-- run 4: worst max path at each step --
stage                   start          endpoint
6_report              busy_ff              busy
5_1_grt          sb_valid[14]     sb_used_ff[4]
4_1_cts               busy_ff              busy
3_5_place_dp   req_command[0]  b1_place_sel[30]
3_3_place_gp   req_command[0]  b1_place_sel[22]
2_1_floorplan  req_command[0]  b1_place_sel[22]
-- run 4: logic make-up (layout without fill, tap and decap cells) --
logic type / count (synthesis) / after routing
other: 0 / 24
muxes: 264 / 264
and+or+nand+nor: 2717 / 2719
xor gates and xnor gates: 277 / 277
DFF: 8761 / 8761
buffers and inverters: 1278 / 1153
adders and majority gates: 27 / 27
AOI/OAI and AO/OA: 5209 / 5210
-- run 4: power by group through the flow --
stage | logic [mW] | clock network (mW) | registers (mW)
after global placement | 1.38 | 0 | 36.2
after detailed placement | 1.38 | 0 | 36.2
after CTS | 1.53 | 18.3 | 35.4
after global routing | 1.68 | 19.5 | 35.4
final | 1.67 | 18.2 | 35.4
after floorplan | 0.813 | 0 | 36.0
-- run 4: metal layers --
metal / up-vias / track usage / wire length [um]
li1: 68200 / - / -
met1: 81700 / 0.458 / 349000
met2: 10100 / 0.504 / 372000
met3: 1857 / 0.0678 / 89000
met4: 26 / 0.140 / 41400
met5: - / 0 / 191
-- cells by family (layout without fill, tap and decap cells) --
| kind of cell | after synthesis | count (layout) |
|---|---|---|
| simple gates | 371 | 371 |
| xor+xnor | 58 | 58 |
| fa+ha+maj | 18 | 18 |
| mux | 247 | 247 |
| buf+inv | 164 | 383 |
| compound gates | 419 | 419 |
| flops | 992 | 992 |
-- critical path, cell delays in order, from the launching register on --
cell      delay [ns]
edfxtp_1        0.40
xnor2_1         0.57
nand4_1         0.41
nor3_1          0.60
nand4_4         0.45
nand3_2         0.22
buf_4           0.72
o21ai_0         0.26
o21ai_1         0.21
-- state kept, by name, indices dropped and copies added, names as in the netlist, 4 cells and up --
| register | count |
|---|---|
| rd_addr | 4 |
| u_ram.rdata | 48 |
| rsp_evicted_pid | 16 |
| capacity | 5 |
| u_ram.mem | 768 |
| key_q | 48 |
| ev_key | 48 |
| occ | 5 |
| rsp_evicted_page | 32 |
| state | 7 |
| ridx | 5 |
Context: an optimization exercise on an open-source flow, tuned for small area, a short achievable clock period and few clock cycles. The choices shown serve that exercise and are no tape-out recipe. Only simulation tests tie the RTL to the original design; equivalence was not proved. No activity file was given, so power comes from the tool's default toggle rates.

wip/violet:
// cnn_layer_top
module cnn_layer_top (
    input  wire                   CLK,
    input  wire                   reset_i,
    input  wire                   start_i,
    output logic                  done_o,
    output logic                  wb_cyc_o,
    output logic                  wb_stb_o,
    output logic                  wb_we_o,
    output cnn_pkg::addr_t        wb_adr_o,
    output cnn_pkg::pixel_t       wb_dat_o,
    input  wire cnn_pkg::pixel_t  wb_dat_i,
    input  wire                   wb_ack_i
);
    typedef logic [15:0] w16_t;
    function automatic w16_t smax(input w16_t a, input w16_t b);
        smax = ($signed(a) > $signed(b)) ? a : b;
    endfunction
    function automatic w16_t add16(input w16_t a, input w16_t b);
        logic [15:0] g, p, gn, pn;
        g = a & b;
        p = a ^ b;
        for (int d = 1; d < 16; d = d * 2) begin
            gn = g;
            pn = p;
            for (int i = d; i < 16; i++) begin
                gn[i] = g[i] | (p[i] & g[i-d]);
                pn[i] = p[i] & p[i-d];
            end
            g = gn;
            p = pn;
        end
        add16 = (a ^ b) ^ {g[14:0], 1'b0};
    endfunction
    logic        busy_q;
    logic        done_q;
    logic        cyc_q;
    logic        we_q;
    logic [6:0]  adr_q;
    w16_t        dat_q;
    logic        kst_q;
    logic [3:0]  lr_q;
    logic [3:0]  lc_q;
    logic        rd_done_q;
    logic        cur_k_q;      
    logic        cur_st_q;     
    logic        cur_s3_q;     
    logic        cur_w_q;      
    logic [1:0]  cur_row_q;    
    logic        rd_ack_w;     
    logic        kv_q;         
    w16_t        kq [0:8];
    w16_t        p0_q, p1_q, p2_q;
    logic [2:0]  seq_q;        
    logic [7:0]  ko_q [0:2], kw_q [0:2], kn_q [0:2];
    logic [63:0] r1_q;        
    logic [2:0]  a2_q;         
    w16_t        f1_q [0:7];
    w16_t        f2_q [0:7];
  ...
For scale: ~2800 cells after synthesis, roughly 56 I/O pins, ~0.037 mm² of cells after synthesis.
Settings: LEC_CHECK=0, CAP_MARGIN=20, CORE_MARGIN=2, CORE_UTILIZATION=50, CTS_CLUSTER_DIAMETER=120, CTS_CLUSTER_SIZE=25, SLEW_MARGIN=20; clock period 11.0 ns.
standard.sh (not shown) runs the stock make flow with config.mk's settings and CLKGATE_MAP_FILE= SYNTH_SCRIPT=/design/flow/synth_recipe.tcl, a recipe that flattens the netlist after the stock synthesis.
==> flow/flow/run.sh <==
#!/bin/bash
# Layout flow: the standard ORFS flow, with two changes that leave the
# clock period and constraints as they are: timing repair aims at a setup
# slack of 7.3 ns, and the port buffers are buf_4 cells.
set -euo pipefail
bash standard.sh SETUP_SLACK_MARGIN=7.3 "BUFFER_PORTS_ARGS=-buffer_cell sky130_fd_sc_hd__buf_4" finish > standard.log 2>&1
wip/violet: all stages complete, timing, DRC and antenna checks passed
Testbench counts of wip/violet, summed over its fixed seeds: cycles 11,552.
Changes in wip/harbor relative to wip/violet:
- a change of CORE_UTILIZATION from 50 to 40
- an added ABC_AREA of 1
Compared with wip/violet, in wip/harbor initial standard-cell utilization of the core decreased 10 points, area after synthesis increased 2.4%, share of cells above drive strength 1 increased 0.89 points, data arrival time of the worst path increased 0.02 ns.
Sort wip/harbor and wip/violet by utilization after layout asc -> top: wip/harbor
Taking wip/violet as the reference point, the slew at the pin closest to its max-slew limit of wip/harbor rises by 0.073 ns.
Looking at worst setup slack, wip/harbor sits below wip/violet.
In wip/harbor the height of the chip turned out 36 µm higher than in wip/violet.
Switching power of the nets delta (wip/harbor − wip/violet): unfavourable
diff inputs: wip/harbor => wip/pepper
- swapping 25 for 20 in CTS_CLUSTER_SIZE
- clearing ABC_AREA, which used to be 1
- swapping 120 for 100 in CTS_CLUSTER_DIAMETER
==> comparison <==
Relative to wip/harbor, the non-clock buffer count of wip/pepper is higher by about 10%. Sequential power is lower on wip/harbor. The buffer count from post-CTS setup fixing in wip/pepper was higher than what wip/harbor gave.
[inputs] wip/yarrow vs wip/pepper
- CTS_CLUSTER_DIAMETER: 100 -> 120
- CTS_CLUSTER_SIZE: 20 -> 25
- TNS_END_PERCENT: unset -> 25
==> comparison <==
- Overall routed net length in wip/yarrow is 0.84% below wip/pepper.
- In terms of overall power of the completed layout, wip/pepper and wip/yarrow differ only marginally.
- When wip/yarrow is set beside wip/pepper, its share of cell area taken by flip-flops and latches turns out to be 0.30 points larger.
For wip/juniper, these inputs were changed with respect to wip/yarrow:
- removing TNS_END_PERCENT (formerly 25)
==> notes.md <==
Compared with wip/yarrow, wip/juniper shows worst setup slack for register-to-register paths higher by 0.07 ns. wip/yarrow -> wip/juniper: final area flat. Between wip/juniper and wip/yarrow, the multi-input logic portion of the cell area figures differ only marginally. Taking wip/yarrow as the reference point, the logic depth of the worst setup path including buffers of wip/juniper falls by 1. wip/juniper reports a lower ratio of final minimum period to clock period than wip/yarrow does.
#### Input delta (wip/lagoon over wip/juniper)
- ABC_AREA: unset -> 1
==> flow/flow/run.sh <==
#!/bin/bash
# Layout flow: the standard ORFS flow, with two changes that leave the
# clock period and constraints as they are: timing repair aims at a setup
# slack of 7.5 ns, and the port buffers are buf_4 cells.
set -euo pipefail
bash standard.sh SETUP_SLACK_MARGIN=7.5 "BUFFER_PORTS_ARGS=-buffer_cell sky130_fd_sc_hd__buf_4" finish > standard.log 2>&1
--- outcome ---
wip/lagoon against wip/juniper: multi-input logic portion of the cell area lower, met3 global-route usage lower.
wip/lagoon vs wip/juniper on final instance count without filler cells: wip/lagoon is the higher one.
In the reports for wip/juniper and wip/lagoon, the smaller wire length belongs to wip/juniper.
The timing startpoint of the critical path comes out p2_q[8] in one run and ko_q[0][1] in the other, namely in wip/juniper and wip/lagoon respectively.
Higher non-clock buffer count was reported by wip/juniper, not wip/lagoon.
When wip/lagoon is set beside wip/juniper, its minimum period implied by the final worst setup slack turns out to be 0.039 ns larger.
Critical path depth was higher in the run labelled wip/lagoon.
On final-layout non-clock buffer area share, wip/juniper tracks wip/lagoon almost exactly.

[port drivers added, routing unchanged]
In the flow no input, the clock included, has a driving cell. The finished layouts below were timed again as built, in two steps. Step 1 (the two cells are an assumption about what drives the block):
set clk [get_ports {CLK}]
set_driving_cell -lib_cell sky130_fd_sc_hd__clkbuf_16 $clk
set_driving_cell -lib_cell sky130_fd_sc_hd__buf_2 [delete_from_list [all_inputs] $clk]
Step 2, shift: input delay + t, output delay - t, t = (earliest + latest rising clock arrival at the registers) / 2. This alone moves slack from input paths to output paths. a / b / c = no drivers / after step 1 / after step 2; a / b = the first two.
| run | shift t [ns] | setup WS [ns] | latest minus earliest clock arrival (ns) |
|---|---|---|---|
| wip/violet | 0.667 | 7.307 / 7.307 / 6.957 | 0.035 / 0.035 |
| wip/harbor | 0.683 | 7.252 / 7.252 / 7.173 | 0.033 / 0.033 |
| wip/pepper | 0.698 | 7.269 / 7.269 / 7.066 | 0.044 / 0.044 |
| wip/yarrow | 0.664 | 7.274 / 7.274 / 6.986 | 0.031 / 0.032 |
| wip/juniper | 0.662 | 7.346 / 7.346 / 7.059 | 0.040 / 0.040 |
| wip/lagoon | 0.669 | 7.307 / 7.307 / 7.202 | 0.024 / 0.025 |
After both steps setup and hold are still met in every run listed. For wip/violet, which loses most, drivers alone change the setup slack by 0.000 ns; drivers and shift together by -0.350 ns.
• • •
Exercise directions: Print exactly the lines of the listing above starting at the line containing "xor gates and xnor gates: 277 / 277" and ending at the line containing "met4: 26 / 0.140 / 41400", both included.

Output for this exercise:
xor gates and xnor gates: 277 / 277
DFF: 8761 / 8761
buffers and inverters: 1278 / 1153
adders and majority gates: 27 / 27
AOI/OAI and AO/OA: 5209 / 5210
-- run 4: power by group through the flow --
stage | logic [mW] | clock network (mW) | registers (mW)
after global placement | 1.38 | 0 | 36.2
after detailed placement | 1.38 | 0 | 36.2
after CTS | 1.53 | 18.3 | 35.4
after global routing | 1.68 | 19.5 | 35.4
final | 1.67 | 18.2 | 35.4
after floorplan | 0.813 | 0 | 36.0
-- run 4: metal layers --
metal / up-vias / track usage / wire length [um]
li1: 68200 / - / -
met1: 81700 / 0.458 / 349000
met2: 10100 / 0.504 / 372000
met3: 1857 / 0.0678 / 89000
met4: 26 / 0.140 / 41400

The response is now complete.